By the end of the course students should:
        • be familiar with current state of the art in intelligent interactive systems
        • understand the human factors that are most critical in the design of such systems
        • be able to evaluate evidence for and against the utility of novel systems
        • have experience of conducting user studies meeting the quality criteria of this field
        • be able to write up and present user research in a professional manner

Class Size

This module can accommodate upto 20 Part II, Part III and MPhil students.

Recommended reading

Brad A. Myers and Richard McDaniel (2000). Demonstrational Interfaces: Sometimes You Need a Little Intelligence, Sometimes You Need a Lot.

Alan Blackwell (2024). Moral Codes: Designing alternatives to AI

Assessment - Part II Students

The format will be largely practical, with students carrying out an individual mini-project involving empirical research investigation.

Assignment 1: six incremental submissions which together contribute 20% to the final module mark.

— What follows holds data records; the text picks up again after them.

`config.mk`:
```
export PLATFORM = sky130hd
export DESIGN_NAME = clock_period_meter
export DESIGN_NICKNAME = d
export VERILOG_FILES = /design/src/rtl/clock_meter_pkg.sv /design/src/rtl/sync_rise_detect.sv /design/src/rtl/clock_period_meter.sv
export SDC_FILE = /design/constraint.sdc
export NUM_CORES = 1
export LEC_CHECK = 0
export BUFFER_PORTS_ARGS = -buffer_cell sky130_fd_sc_hd__buf_2
export CAP_MARGIN = 10
export CORE_ASPECT_RATIO = 0.8
export CORE_MARGIN = 4
export CORE_UTILIZATION = 51
export CTS_BUF_LIST = sky130_fd_sc_hd__clkbuf_8
export DETAILED_ROUTE_END_ITERATION = 6
export PLACE_DENSITY = 0.78
export SYNTH_ARGS = -nofsm -noshare
export SYNTH_HDL_FRONTEND = slang
export SYNTH_SLANG_ARGS = --single-unit
```
`constraint.sdc`:
```
create_clock -name clock_in -period 2 [get_ports clock_in]
set_input_delay 0.1 -clock clock_in [delete_from_list [all_inputs] [get_ports clock_in]]
set_output_delay 0.1 -clock clock_in [all_outputs]
set_load 0.01 [all_outputs]
```
`src/rtl/clock_meter_pkg.sv`:
```
// Shared types and defaults for the clock period meter slice.
// Holds the measurement FSM state encoding and the default counter width.
package clock_meter_pkg;

  localparam int DEFAULT_WIDTH = 32;

  typedef enum logic [0:0] {
    ARM     = 1'b0,
    MEASURE = 1'b1
  } state_t;

endpackage

```
`src/rtl/sync_rise_detect.sv`:
```
// Brings an asynchronous slow signal into the clock_in domain and flags its rising edges.
// sig_s is the synchronized level; rise is a one-cycle strobe derived purely from flops.
module sync_rise_detect #(
  parameter int SYNC_STAGES = 2
) (
  input  logic clock_in,
  input  logic reset,
  input  logic sig_in,
  output logic sig_s,
  output logic rise
);

  logic [SYNC_STAGES-1:0] sync_reg;
  logic                   sig_d_reg;

  always_ff @(posedge clock_in) begin
    if (reset) begin
      sync_reg  <= '0;
      sig_d_reg <= 1'b0;
    end else begin
      sync_reg  <= {sync_reg[SYNC_STAGES-2:0], sig_in};
      sig_d_reg <= sync_reg[SYNC_STAGES-1];
    end
  end

  assign sig_s = sync_reg[SYNC_STAGES-1];
  assign rise  = sig_s & ~sig_d_reg;

endmodule

```
`src/rtl/clock_period_meter.sv`:
```
// Measures period and high time of a slow signal in clock_in cycles.
// The first rise after reset or timeout only arms the meter; each later rise publishes a result.
module clock_period_meter
  import clock_meter_pkg::*;
#(
  parameter int WIDTH       = DEFAULT_WIDTH,
  parameter int SYNC_STAGES = 2
) (
  input  logic             clock_in,
  input  logic             reset,
  input  logic             sig_in,
  input  logic [WIDTH-1:0] timeout_limit,
  output logic [WIDTH-1:0] period_count,
  output logic [WIDTH-1:0] high_count,
  output logic             meas_valid,
  output logic             timeout
);

  localparam logic [WIDTH-1:0] CNT_ONE = WIDTH'(1);
  localparam logic [WIDTH-1:0] CNT_MAX = '1;

  state_t           state_reg;
  logic [WIDTH-1:0] cnt_reg;
  logic [WIDTH-1:0] hcnt_reg;
  logic [WIDTH-1:0] cnt_next;
  logic [WIDTH-1:0] hcnt_next;
  logic             sig_s;
  logic             rise;
  logic             timeout_hit;

  sync_rise_detect #(
    .SYNC_STAGES(SYNC_STAGES)
  ) u_sync (
    .clock_in(clock_in),
    .reset   (reset),
    .sig_in  (sig_in),
    .sig_s   (sig_s),
    .rise    (rise)
  );

  // Counters saturate so a stalled signal never wraps into a plausible short period.
  assign cnt_next    = (cnt_reg == CNT_MAX) ? cnt_reg : cnt_reg + CNT_ONE;
  assign hcnt_next   = (hcnt_reg == CNT_MAX) ? hcnt_reg : hcnt_reg + CNT_ONE;
  assign timeout_hit = (timeout_limit != '0) && (cnt_reg == timeout_limit) && !rise;

  always_ff @(posedge clock_in) begin
    if (reset) begin
      state_reg    <= ARM;
      cnt_reg      <= '0;
      hcnt_reg     <= '0;
      period_count <= '0;
      high_count   <= '0;
      meas_valid   <= 1'b0;
      timeout      <= 1'b0;
    end else begin
      meas_valid <= 1'b0;
      if (rise) begin
        // A rise always wins over a coincident timeout compare.
        state_reg <= MEASURE;
        cnt_reg   <= CNT_ONE;
        hcnt_reg  <= CNT_ONE;
        if (state_reg == MEASURE) begin
          period_count <= cnt_reg;
          high_count   <= hcnt_reg;
          meas_valid   <= 1'b1;
          timeout      <= 1'b0;
        end
      end else if (timeout_hit) begin
        state_reg <= ARM;
        cnt_reg   <= '0;
        hcnt_reg  <= '0;
        timeout   <= 1'b1;
      end else begin
        // In ARM the count keeps running so a dead input still times out.
        cnt_reg <= cnt_next;
        if (state_reg == MEASURE && sig_s) begin
          hcnt_reg <= hcnt_next;
        end
      end
    end
  end

endmodule
```
After elaboration in Yosys (flattened, before gate mapping). Index checks and enable logic that the tools add are counted.

$add $sub $neg: 2. Eq/ne operators: 6. Muxes and demuxes: 13. Bitwise gates (word level): 4. Reductions and logical operators: 13.

Operator list (number): $add A32 B1 Y32 const B (2); $eq A32 B32 Y1 const B (2); $eq A32 B32 Y1 (1); $reduce_bool A32 Y1 (1); $mux W1 (13); $reduce_and A2 Y1 (4); $ne A3 B3 Y1 const B (2); $logic_and A1 B1 Y1 (3); $not A1 Y1 (3); $reduce_bool A3 Y1 (1); $reduce_or A3 Y1 (1); $ne A2 B2 Y1 const B (1); $reduce_bool A2 Y1 (1); $reduce_or A2 Y1 (1); $and A1 B1 Y1 (1); $logic_not A1 Y1 (1).

Flip-flop bits (word level): 134. Bits of input ports: 35.

Longest topological paths before layout. Gate-level depths: netlist of run 1.

Depth after elaboration: 6. Gate-level depth with buffers: 9.

By module. A second synthesis of run 1 with hierarchy kept.

Cells, all modules: 640. Area total of the unflattened synthesis: 6282.3 um2.

Modules (own cells, without submodules): clock_period_meter (instances 1, cells each 633, area each 6194.7 um2, sequential area each 2622.5 um2); sync_rise_detect (instances 1, cells each 7, area each 87.6 um2, sequential area each 60.1 um2).

Worst setup path before layout of run 1. No wires, ideal clock.

Path type: register -> register. Start point: register cnt_reg[8]. End point: register cnt_reg[27]. Arrival time: 1.758 ns. Data required time: 1.885 ns. Setup slack: 0.127 ns. Cell stages (with the launch flop): 7. Path buffers: 0. Clock period less this slack: 1.873 ns. Cells stage by stage: dfxtp_1 -> nand4_4 -> or4_1 -> a311oi_2 -> nand4_1 -> xor2_1 -> nor2_2.

Word-level cells in the longest chain between the ends: 4. Elaborated cells between the ends (all ways): 6. Classes of those cells: add/sub (1); eq/ne (2); reduce/logical (3).

RTL lines: start: declaration (RTL line clock_period_meter.sv:23) `logic [WIDTH-1:0] cnt_reg;`; start signal: assignment (RTL line clock_period_meter.sv:75) `cnt_reg <= cnt_next;`; branches (longest 4 deep; another with $add A32 B1 Y32).

Parallel ways; which one is timed is not known. A chain may end at the register's enable or synchronous reset.

Final worst setup path of run 1.
Start point: register hcnt_reg[27]. End point: register hcnt_reg[19].

Word-level cells in the longest chain between the ends: 3.

RTL lines: start: declaration (RTL line clock_period_meter.sv:24) `logic [WIDTH-1:0] hcnt_reg;`; start signal: assignment (RTL line clock_period_meter.sv:77) `hcnt_reg <= hcnt_next;`; $eq A32 B32 Y1 (RTL line clock_period_meter.sv:43) `assign hcnt_next = (hcnt_reg == CNT_MAX) ? hcnt_reg : hcnt_reg + CNT_ONE;`; $not A1 Y1 (no line); $reduce_and A2 Y1 (no line).

Every way passes these cells.

==> results of run 1 <==
[power by group]
| part | switching, mW | internal [mW] | leakage (nW) |
|---|---|---|---|
| Sequential | 0.0120 | 2.68 | 1.09 |
| Combinational | 0.126 | 0.0950 | 1.70 |
| Clock | 1.06 | 1.42 | 0.213 |
| Total | 1.20 | 4.19 | 3.00 |
[worst max path at each step]
stage / start / end / cells past startpoint
global route: hcnt_reg[0] / hcnt_reg[22] / 8
floorplan: cnt_reg[8] / cnt_reg[27] / 6
CTS: hcnt_reg[8] / hcnt_reg[30] / 6
detailed placement: hcnt_reg[27] / hcnt_reg[19] / 6
global placement: cnt_reg[9] / cnt_reg[27] / 6
finish: hcnt_reg[27] / hcnt_reg[19] / 7
[layout by cell type (no fill, tap or decap), drive strengths merged, types with 15 or more instances in the layout]
| master | count |
|---|---|
| xor2 | 41 |
| nand2 | 28 |
| nor4 | 15 |
| nand3 | 26 |
| a22o | 64 |
| nand4 | 39 |
| buf | 169 |
| nor2 | 75 |
| xnor2 | 44 |
| dfxtp | 134 |
| clkbuf | 20 |
[final cells by class]
class | count | share of cell area
Clock inverter | 13 | 0.0245
Inverter | 4 | 0.00206
Clock buffer | 19 | 0.0358
Tap cell | 144 | 0.0247
Multi-Input combinational cell | 411 | 0.391
Sequential cell | 134 | 0.371
Timing Repair Buffer | 173 | 0.151
[worst reg2reg max path: cells and delay by family, from the launching register on]
family | cells | cell delay, ps
flops | 1 | 360
simple gates | 5 | 1130
buf+inv | 1 | 190
xor+xnor | 1 | 170
[cells in the mapped netlist (3+ instances only)]
master	instances
sky130_fd_sc_hd__nand3_1	25
sky130_fd_sc_hd__nor3_1	8
sky130_fd_sc_hd__buf_1	6
sky130_fd_sc_hd__nand4b_1	4
sky130_fd_sc_hd__xor2_1	41
sky130_fd_sc_hd__or3_1	3
sky130_fd_sc_hd__or4_1	4
sky130_fd_sc_hd__nor2b_1	5
sky130_fd_sc_hd__dfxtp_1	134
sky130_fd_sc_hd__a21oi_1	10
sky130_fd_sc_hd__and2_1	7
sky130_fd_sc_hd__buf_4	5
sky130_fd_sc_hd__clkbuf_1	20
sky130_fd_sc_hd__nor2_1	74
sky130_fd_sc_hd__o21ai_1	4
sky130_fd_sc_hd__nand2_1	28
sky130_fd_sc_hd__nor4_1	12
sky130_fd_sc_hd__nor3b_1	3
sky130_fd_sc_hd__a22o_1	64
sky130_fd_sc_hd__xnor2_1	44
sky130_fd_sc_hd__and3_1	9
sky130_fd_sc_hd__nand4_1	37
sky130_fd_sc_hd__inv_1	3
[what timing repair did]
action / CTS / global route
endpoints found under the setup margin: 5 / 52
hold endpoints to repair: 6 / 0
buffers inserted: 2 / 7
gates cloned: 0 / 1
hold buffers: 3 / 0
resized for setup: 3 / 33
pin swaps: 1 / 8
[routing by layer]
layer / vias to the layer above / global-route usage
met5: - / 0
met4: 0 / 0.0975
met3: 38 / 0.0585
met2: 218 / 0.362
met1: 2466 / 0.308
li1: 2416 / -
[cell families (layout without fill, tap and decap cells)]
group / Yosys count / after routing / synth area share
muxes: 2 / 2 / 0.00356
DFF: 134 / 134 / 0.477
AOI/OAI and AO/OA: 89 / 89 / 0.127
xor gates and xnor gates: 85 / 85 / 0.132
adders and majority gates: 2 / 2 / 0.00445
buffers and inverters: 39 / 209 / 0.0325
and+or+nand+nor: 233 / 233 / 0.223
[stage by stage]
step	instance area, um2	util
detailed placement	6630	0.614
CTS	7130	0.660
global route	7300	0.676
finish	7300	0.676
floorplan	5630	-
global placement	6630	0.614
==> reports/summary.md, run 1 <==
Averaged over all synthesized cells, the footprint is 9.63 um2. For the top achievable clock speed, the log shows 507 MHz. The non-filler instance count after layout was 898. In this run the vertical extent of the chip is 102 um.

The signal on the critical path passes through nand3_1, or4_4, nor4_4, buf_4, nor3_2, xnor2_1, nor2_1. Counting every net in the synthesized netlist gives 621. The post-route clock period utilization was 0.987; the final critical-path required period was 1970 ps. The first-iteration detailed-routing DRC count is 424. Routed signal wires occupy layers up through met4. The global routing usage summed across all routing layers is 0.231.

In the final routing, the length of wire on met1 measures 7030 um. The via count of the first global-routing pass was 4846. Across all layers, the routed design uses 5138 vias. The worst setup path is launched from a flop. Dividing the detail-routed via count by the number of cells gives 5.72.

The synthesized design contains 134 register bits. Total instance count after detailed placement: 853. Endpoint of the most critical register-to-register path: hcnt_reg[19]. 0 antenna diodes ended up in the layout.

The number of synthesized flops with an enable pin is 0. For the final count of negative-setup-slack endpoints, the log shows 0. The tree is rooted in a sky130_fd_sc_hd__clkbuf_8.

Across the VDD grid, the largest voltage drop is 0.000458 V. The master of the slowest instance on the critical path was sky130_fd_sc_hd__or4_4. The number of optimization iterations in the first detailed-route pass was 5; the sum of negative setup slack was 0 ps.

Summed over all nets, wire length on met2 after detailed routing comes to 7270 um. For the boundary pin count, the log shows 101. The worst setup slack for register-to-register paths is 30 ps, and the met3 wire length is 953 um. The number of hold violations in the final report is 0.

STA classifies the critical path endpoint as a flop. The tools report the sequential-to-total area share from yosys stat as 0.477. The total clock buffers created by CTS is 17, and the required time of the critical path is 2320 ps.

Synthesis produced 584 cells. After clock tree synthesis, the clock-pin slew on the worst setup and hold paths is 80 ps. The number of pins with negative max-slew slack in the final report was 0; the layout cell share with drive strength beyond 1 was 0.330. Worst hold-check path type: input port to flop.

The logs give 0 for the number of warnings reported in the yosys synthesis log and 0 for the global-route congestion overflow total. The clock arrives with 10.6 ps of skew. The cell taking the most area after synthesis was sky130_fd_sc_hd__dfxtp_1.

For the post-detailed-routing wire length, the log shows 15600 um. The buffers plus inverters on the worst setup path came out at 1. After detailed routing, the average wire length per cell comes to 17.4 um.

The worst register-to-register path begins at hcnt_reg[27]. The first global-routing pass estimated 23800 um of wire. For the number of distinct standard cells referenced by the synthesized netlist, the log shows 49. Dividing total power by cell area gives a power density of 737 nW/um2. Data on the critical path arrives at its endpoint at 2300 ps. Area overhead of the layout relative to synthesis: 29.8%. During placement, the flow inserted port buffers numbering 100.

In this run the static leakage power is 3.00 nW. Fraction of registers with async set/reset: 0. Routability-driven placement finished with a final weighted congestion of 0.920. TritonCTS built the clock tree.

The tools report the sequential cell area as 2710 um2. By area the synthesized netlist is led by sky130_fd_sc_hd__dfxtp_1, sky130_fd_sc_hd__a22o_1, sky130_fd_sc_hd__xnor2_1. The run gives 0 as the number of nets with antenna violations after detailed routing.

The clock tree synthesis step divided the H-tree into 4 levels. At the end of the flow, the number of nets in the layout was 778. The kind of critical path is flop to flop. The hold-critical path depth is 7, and the max-cap violation count is 0. For the number of DRC violations after detailed routing, the log shows 0. In this run the most critical hold path is launched from timeout_limit[15]. The logs give 41 for the largest net degree at the start of global routing and 10700 um for the placed wire-length estimate after detailed placement. OpenSTA, run right after detailed placement, puts the worst setup slack at -73.1 ps. For this run, the slowest stage of the critical path takes 570 ps. In the final layout, the multi-input gates occupy 2860 um2. The layout has 835 filler cells.

In this run the cell area of the synthesized design comes to 5630 um2. The biggest fanout along the worst timing path was 3. The logs give 12800 um2 for the die area and 0.521 for the starting density of the core. The clock latency of the later-clocked register in the worst-skew pair came out at 440 ps.

The tools report the capture endpoint of the worst hold path as hcnt_reg[0]. In the synthesized netlist the dominant register cell turns out to be sky130_fd_sc_hd__dfxtp_1. The run finished with clean final reports. The number of cells on the worst reg-to-reg path is 7. After floorplanning, the core was sized to cover 10800 um2. In this run the deepest clock path goes through 2 buffers. The remaining max-slew budget at the tightest pin came out at 0.736.

The clock drives 134 sinks. The initial antenna violation count came out at 0. The number of standard-cell rows in the floorplan is 34. The x dimension of the die came out at 125 um.

The post-layout worst setup margin was 26.3 ps; the slew at the pin closest to its max-slew limit was 393 ps. The design draws 5.39 mW. Final hold analysis gives a worst-case slack of 398 ps.

On the critical path the largest part of the delay comes from simple AND/OR/NAND/NOR gates. Top-area cell type share of the netlist area: 0.477.
(Power assumes the default switching activity.)
==> inputs of run 2 (changes only) <==
--- a/config.mk
+++ b/config.mk
@@ -8,7 +8,7 @@
 export BUFFER_PORTS_ARGS = -buffer_cell sky130_fd_sc_hd__buf_2
 export CAP_MARGIN = 10
 export CORE_ASPECT_RATIO = 0.8
-export CORE_MARGIN = 4
+export CORE_MARGIN = 2
 export CORE_UTILIZATION = 51
 export CTS_BUF_LIST = sky130_fd_sc_hd__clkbuf_8
 export DETAILED_ROUTE_END_ITERATION = 6
==> run 2 against run 1 <==
- clock power decreased by 8.9%
- clock-buffer cell count decreased by 1
- combinational power about the same
- utilization decreased by 0.23 points
- flip-flop and latch count unchanged
- sequential share of layout area increased by 0.18 points
- largest cell class unchanged
- first-iteration DRC count decreased by 2.8%
- highest routed layer unchanged
- largest power group unchanged
- sequential power about the same
- clock skew increased by 5.0 ps
- the flow now finishes with violations (setup timing)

Assignment 2: Final report - 80% of the final module mark

Assessment - MPhil / Part III Students

There will be a minor assessment component (20%) in which students compile a reflective diary throughout the term, reporting on the weekly sessions. Diary entries should include citations to any key references, notes of possible further reading, summary of key points, questions relevant to the personal project, and points of interest noted in relation to the work of other students.

The major assessment component (80%) will involve a report on research findings, in the style of a submission to the ACM CHI or IUI conferences. This work will be submitted incrementally through the term, in order that feedback can be provided before final assessment of the full report. Phased submissions will cover the following aspects of the empirical study:

  1. Research question
  2. Method
  3. Literature Review
  4. Introduction
  5. Results
  6. Discussion / Conclusion

Feedback on each phased submission will include an indicative mark for guidance, but with the understanding that the final grade will be based on the final delivered report, and that this may go up (or possibly down), depending on how well the student responds to earlier feedback.

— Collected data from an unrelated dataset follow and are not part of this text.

===== config.mk =====
export PLATFORM = sky130hd
export DESIGN_NAME = serial_demux_ctrl_flat
export DESIGN_NICKNAME = d
export VERILOG_FILES = /design/src/rtl/sdc_pkg.sv /design/src/rtl/serial_demux_ctrl_if.sv /design/src/rtl/serial_demux_ctrl.sv /design/src/flat_wrapper.sv
export SDC_FILE = /design/constraint.sdc
export NUM_CORES = 1
export LEC_CHECK = 0
export ABC_AREA = 0
export CAP_MARGIN = 30
export CORE_AREA = 4 4 41 43
export CTS_CLUSTER_SIZE = 30
export DETAILED_ROUTE_END_ITERATION = 12
export DIE_AREA = 0 0 45 47
export HOLD_SLACK_MARGIN = 0.12
export PLACE_DENSITY_LB_ADDON = 0.1
export SLEW_MARGIN = 0
export SYNTH_ARGS = -nofsm -noshare
export SYNTH_HDL_FRONTEND = slang
export SYNTH_SLANG_ARGS = --single-unit

===== constraint.sdc =====
create_clock -name clk -period 2.1 [get_ports clk]
set_clock_uncertainty 0.05 [all_clocks]
set_input_delay 0.42 -clock clk [delete_from_list [all_inputs] [get_ports clk]]
set_output_delay 0.42 -clock clk [all_outputs]
set_load 0.005 [all_outputs]

===== src/rtl/sdc_pkg.sv =====
// Shared types and defaults for the serial demux control FSM.
// State encoding is fixed so the datapath and debug tooling can decode it.
package sdc_pkg;

   localparam int PORT_BITS_DEF = 2;
   localparam int LEN_BITS_DEF  = 4;

   typedef enum logic [2:0] {
      ST_IDLE = 3'd0,
      ST_PORT = 3'd1,
      ST_LEN  = 3'd2,
      ST_LOAD = 3'd3,
      ST_DATA = 3'd4
   } sdc_state_e;

   typedef struct packed {
      logic sh_en;
      logic cnt1;
      logic sh_en_d;
      logic cnt2;
      logic ld_cnt_d;
      logic cnt_d;
      logic data_valid;
      logic done;
   } sdc_strobes_t;

   // Enabled slots in one frame: start, port, length, turnaround, payload, stop.
   function automatic int frame_slots(input int port_bits, input int len_bits, input int n);
      return 1 + port_bits + len_bits + 1 + n + 1;
   endfunction

endpackage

Reflective diary entries will also be assessed, but graded at a relatively coarse granularity corresponding to the ACS grading bands, and with minimal written feedback. Informal and generic feedback will be offered verbally in class, and also potentially supplemented with peer assessment.

Further Information

Current Cambridge undergraduate students who are continuing onto Part III or the MPhil in Advanced Computer Science may only take this module if they did NOT take 'Interaction with Machine Learning' as a Unit of Assessment in Part II.

This module is shared with Part II of the Computer Science Tripos. Assessment will be adjusted for the two groups of students to be at an appropriate level for whichever course the student is enrolled on. Further information about assessment and practicals will follow at the first lecture.